**Extracted information**
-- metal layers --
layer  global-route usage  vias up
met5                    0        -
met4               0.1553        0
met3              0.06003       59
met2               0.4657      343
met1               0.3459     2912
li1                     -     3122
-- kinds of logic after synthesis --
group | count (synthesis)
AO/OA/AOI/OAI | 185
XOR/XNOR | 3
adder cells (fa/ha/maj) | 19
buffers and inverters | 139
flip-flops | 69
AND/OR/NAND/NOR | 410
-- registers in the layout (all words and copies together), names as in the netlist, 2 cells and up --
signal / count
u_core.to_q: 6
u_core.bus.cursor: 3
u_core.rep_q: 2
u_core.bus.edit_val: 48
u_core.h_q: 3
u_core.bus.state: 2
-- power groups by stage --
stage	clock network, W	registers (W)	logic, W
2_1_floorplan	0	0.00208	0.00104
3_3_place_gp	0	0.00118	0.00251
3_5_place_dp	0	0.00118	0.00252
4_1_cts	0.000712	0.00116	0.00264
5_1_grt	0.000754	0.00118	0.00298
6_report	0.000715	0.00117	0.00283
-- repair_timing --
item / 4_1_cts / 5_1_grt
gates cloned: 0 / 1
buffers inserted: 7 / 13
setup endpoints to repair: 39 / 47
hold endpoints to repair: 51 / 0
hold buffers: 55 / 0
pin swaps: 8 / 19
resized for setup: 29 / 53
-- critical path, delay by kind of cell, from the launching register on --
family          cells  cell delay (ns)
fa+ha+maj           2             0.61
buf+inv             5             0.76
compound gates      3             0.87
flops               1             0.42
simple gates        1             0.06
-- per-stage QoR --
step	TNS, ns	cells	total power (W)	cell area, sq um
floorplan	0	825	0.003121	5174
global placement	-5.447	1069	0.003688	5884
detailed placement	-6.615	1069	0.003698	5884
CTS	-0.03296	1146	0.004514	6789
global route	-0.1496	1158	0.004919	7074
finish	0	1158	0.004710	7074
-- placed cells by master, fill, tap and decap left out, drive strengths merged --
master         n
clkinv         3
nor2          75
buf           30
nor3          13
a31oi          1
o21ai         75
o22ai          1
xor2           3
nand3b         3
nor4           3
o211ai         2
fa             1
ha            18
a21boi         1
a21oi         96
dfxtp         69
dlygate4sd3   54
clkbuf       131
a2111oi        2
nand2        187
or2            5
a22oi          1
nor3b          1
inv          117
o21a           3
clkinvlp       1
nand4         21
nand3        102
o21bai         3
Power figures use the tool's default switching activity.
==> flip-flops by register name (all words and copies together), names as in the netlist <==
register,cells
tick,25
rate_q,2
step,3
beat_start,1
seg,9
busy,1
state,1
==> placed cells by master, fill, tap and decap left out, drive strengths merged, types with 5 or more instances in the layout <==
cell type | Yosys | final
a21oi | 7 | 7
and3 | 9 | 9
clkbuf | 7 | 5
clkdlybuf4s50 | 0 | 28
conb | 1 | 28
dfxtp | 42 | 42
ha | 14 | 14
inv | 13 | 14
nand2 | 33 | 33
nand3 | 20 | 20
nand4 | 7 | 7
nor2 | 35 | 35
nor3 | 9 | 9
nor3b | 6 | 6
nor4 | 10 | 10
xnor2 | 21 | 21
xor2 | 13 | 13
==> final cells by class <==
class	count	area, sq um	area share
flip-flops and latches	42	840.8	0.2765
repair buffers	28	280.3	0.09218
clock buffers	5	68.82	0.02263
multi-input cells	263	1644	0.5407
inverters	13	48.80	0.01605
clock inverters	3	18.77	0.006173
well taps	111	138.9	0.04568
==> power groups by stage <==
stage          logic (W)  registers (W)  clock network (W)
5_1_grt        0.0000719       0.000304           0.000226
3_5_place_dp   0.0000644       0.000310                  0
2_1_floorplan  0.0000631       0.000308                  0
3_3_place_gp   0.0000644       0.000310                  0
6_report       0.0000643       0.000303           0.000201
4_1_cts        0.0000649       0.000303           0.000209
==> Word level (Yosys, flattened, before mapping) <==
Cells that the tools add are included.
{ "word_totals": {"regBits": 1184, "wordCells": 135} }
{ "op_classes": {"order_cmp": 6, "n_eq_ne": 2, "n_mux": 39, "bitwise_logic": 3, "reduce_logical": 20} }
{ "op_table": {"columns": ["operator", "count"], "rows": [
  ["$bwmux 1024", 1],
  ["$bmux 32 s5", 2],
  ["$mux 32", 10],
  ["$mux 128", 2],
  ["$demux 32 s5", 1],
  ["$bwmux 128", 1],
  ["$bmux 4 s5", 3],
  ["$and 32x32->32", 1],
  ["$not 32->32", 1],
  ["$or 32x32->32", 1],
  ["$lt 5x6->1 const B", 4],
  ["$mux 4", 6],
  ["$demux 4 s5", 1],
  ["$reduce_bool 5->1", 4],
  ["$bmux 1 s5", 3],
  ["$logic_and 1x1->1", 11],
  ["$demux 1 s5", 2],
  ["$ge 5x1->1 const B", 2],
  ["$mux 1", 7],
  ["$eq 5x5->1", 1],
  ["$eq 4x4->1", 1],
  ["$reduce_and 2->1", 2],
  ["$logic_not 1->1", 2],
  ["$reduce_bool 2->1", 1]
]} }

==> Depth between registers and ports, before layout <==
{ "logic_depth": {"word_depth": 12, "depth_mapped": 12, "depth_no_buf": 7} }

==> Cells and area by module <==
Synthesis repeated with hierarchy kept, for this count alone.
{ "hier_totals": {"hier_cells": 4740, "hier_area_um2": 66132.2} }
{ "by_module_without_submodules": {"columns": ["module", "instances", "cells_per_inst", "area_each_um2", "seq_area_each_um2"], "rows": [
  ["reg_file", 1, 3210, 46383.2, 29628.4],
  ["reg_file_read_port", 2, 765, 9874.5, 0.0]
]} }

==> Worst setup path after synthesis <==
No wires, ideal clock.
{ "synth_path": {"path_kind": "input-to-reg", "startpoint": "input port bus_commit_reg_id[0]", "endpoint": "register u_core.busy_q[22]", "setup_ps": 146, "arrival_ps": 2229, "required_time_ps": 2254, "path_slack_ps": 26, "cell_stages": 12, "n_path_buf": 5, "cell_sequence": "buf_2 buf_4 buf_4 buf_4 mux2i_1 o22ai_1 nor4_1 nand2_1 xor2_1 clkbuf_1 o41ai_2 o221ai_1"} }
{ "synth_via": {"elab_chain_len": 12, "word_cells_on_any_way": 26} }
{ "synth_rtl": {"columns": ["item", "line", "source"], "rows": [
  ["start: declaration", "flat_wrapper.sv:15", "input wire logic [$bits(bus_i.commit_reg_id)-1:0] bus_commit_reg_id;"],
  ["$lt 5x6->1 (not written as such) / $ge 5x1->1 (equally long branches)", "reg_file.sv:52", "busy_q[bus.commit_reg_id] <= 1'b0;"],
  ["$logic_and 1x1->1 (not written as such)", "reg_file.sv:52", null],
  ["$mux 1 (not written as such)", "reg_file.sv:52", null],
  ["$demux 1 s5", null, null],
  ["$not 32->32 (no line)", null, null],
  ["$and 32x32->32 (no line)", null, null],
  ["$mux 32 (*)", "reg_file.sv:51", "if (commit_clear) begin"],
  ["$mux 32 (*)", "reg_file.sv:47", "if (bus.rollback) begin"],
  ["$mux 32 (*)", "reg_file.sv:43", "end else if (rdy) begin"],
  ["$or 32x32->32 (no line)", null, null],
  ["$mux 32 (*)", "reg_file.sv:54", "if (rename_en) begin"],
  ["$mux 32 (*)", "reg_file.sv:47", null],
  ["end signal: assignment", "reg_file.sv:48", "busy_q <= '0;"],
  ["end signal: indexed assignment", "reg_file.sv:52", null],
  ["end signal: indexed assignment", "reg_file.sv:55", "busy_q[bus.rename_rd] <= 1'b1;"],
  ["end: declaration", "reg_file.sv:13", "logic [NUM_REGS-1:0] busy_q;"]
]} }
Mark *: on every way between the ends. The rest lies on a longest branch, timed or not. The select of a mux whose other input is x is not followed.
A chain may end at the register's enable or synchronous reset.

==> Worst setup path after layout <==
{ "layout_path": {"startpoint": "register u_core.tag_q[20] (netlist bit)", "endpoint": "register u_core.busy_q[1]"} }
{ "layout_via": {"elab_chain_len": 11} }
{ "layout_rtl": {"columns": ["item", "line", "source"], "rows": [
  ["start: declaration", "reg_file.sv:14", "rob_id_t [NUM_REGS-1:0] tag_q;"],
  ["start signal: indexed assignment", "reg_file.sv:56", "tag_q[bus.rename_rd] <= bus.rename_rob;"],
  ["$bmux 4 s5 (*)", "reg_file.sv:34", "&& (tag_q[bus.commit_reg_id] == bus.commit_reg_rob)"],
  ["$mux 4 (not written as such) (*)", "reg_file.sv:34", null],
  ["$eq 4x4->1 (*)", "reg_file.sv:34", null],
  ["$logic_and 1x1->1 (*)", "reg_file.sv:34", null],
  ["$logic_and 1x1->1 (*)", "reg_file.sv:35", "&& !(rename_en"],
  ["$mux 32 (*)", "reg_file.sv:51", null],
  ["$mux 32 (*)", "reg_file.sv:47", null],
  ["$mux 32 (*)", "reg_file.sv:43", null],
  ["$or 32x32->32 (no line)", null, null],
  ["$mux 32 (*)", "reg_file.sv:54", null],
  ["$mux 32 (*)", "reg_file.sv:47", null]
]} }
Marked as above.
**config.mk**
```make
export PLATFORM = sky130hd
export DESIGN_NAME = prom_access_ctrl
export DESIGN_NICKNAME = d
export VERILOG_FILES = /design/src/rtl/prom_ctrl_pkg.sv /design/src/rtl/rr_arb2.sv /design/src/rtl/prom_access_ctrl.sv
export SDC_FILE = /design/constraint.sdc
export NUM_CORES = 1
export LEC_CHECK = 0
export ABC_AREA = 1
export BUFFER_PORTS_ARGS = -buffer_cell sky130_fd_sc_hd__clkbuf_2
export CORE_MARGIN = 10
export CORE_UTILIZATION = 50
export DETAILED_ROUTE_END_ITERATION = 16
export PLACE_DENSITY = 0.9
export SYNTH_ARGS = -nofsm -noshare
export SYNTH_HDL_FRONTEND = slang
export SYNTH_SLANG_ARGS = --single-unit
```
**constraint.sdc**
```tcl
create_clock -name clk -period 1.7 [get_ports clk]
set_input_delay 0.085 -clock clk [delete_from_list [all_inputs] [get_ports clk]]
set_output_delay 0.085 -clock clk [all_outputs]
set_load 0.05 [all_outputs]
```
--- config.mk ---
export PLATFORM = sky130hd
export DESIGN_NAME = carregador_programa
export DESIGN_NICKNAME = d
export VERILOG_FILES = /design/src/rtl/carregador_programa.sv
export SDC_FILE = /design/constraint.sdc
export NUM_CORES = 1
export LEC_CHECK = 0
export ABC_AREA = 1
export CAP_MARGIN = 20
export CORE_MARGIN = 2
export CORE_UTILIZATION = 53
export DETAILED_ROUTE_END_ITERATION = 16
export HOLD_SLACK_MARGIN = 0.02
export PLACE_DENSITY = 0.89
export RECOVER_POWER = 50
export SLEW_MARGIN = 30
export SYNTH_ARGS = -nofsm -noshare
export SYNTH_HDL_FRONTEND = slang
export SYNTH_SLANG_ARGS = --single-unit
--- constraint.sdc ---
create_clock -name clk -period 4.66 [get_ports clk]
set_clock_uncertainty 0.1 [all_clocks]
set_input_delay 0.932 -clock clk [delete_from_list [all_inputs] [get_ports clk]]
set_output_delay 0.932 -clock clk [all_outputs]
set_load 0.005 [all_outputs]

**Exercise details**
Count the lines in the material above where the word "network" occurs, and reply with nothing but the number.

**Exercise result**
2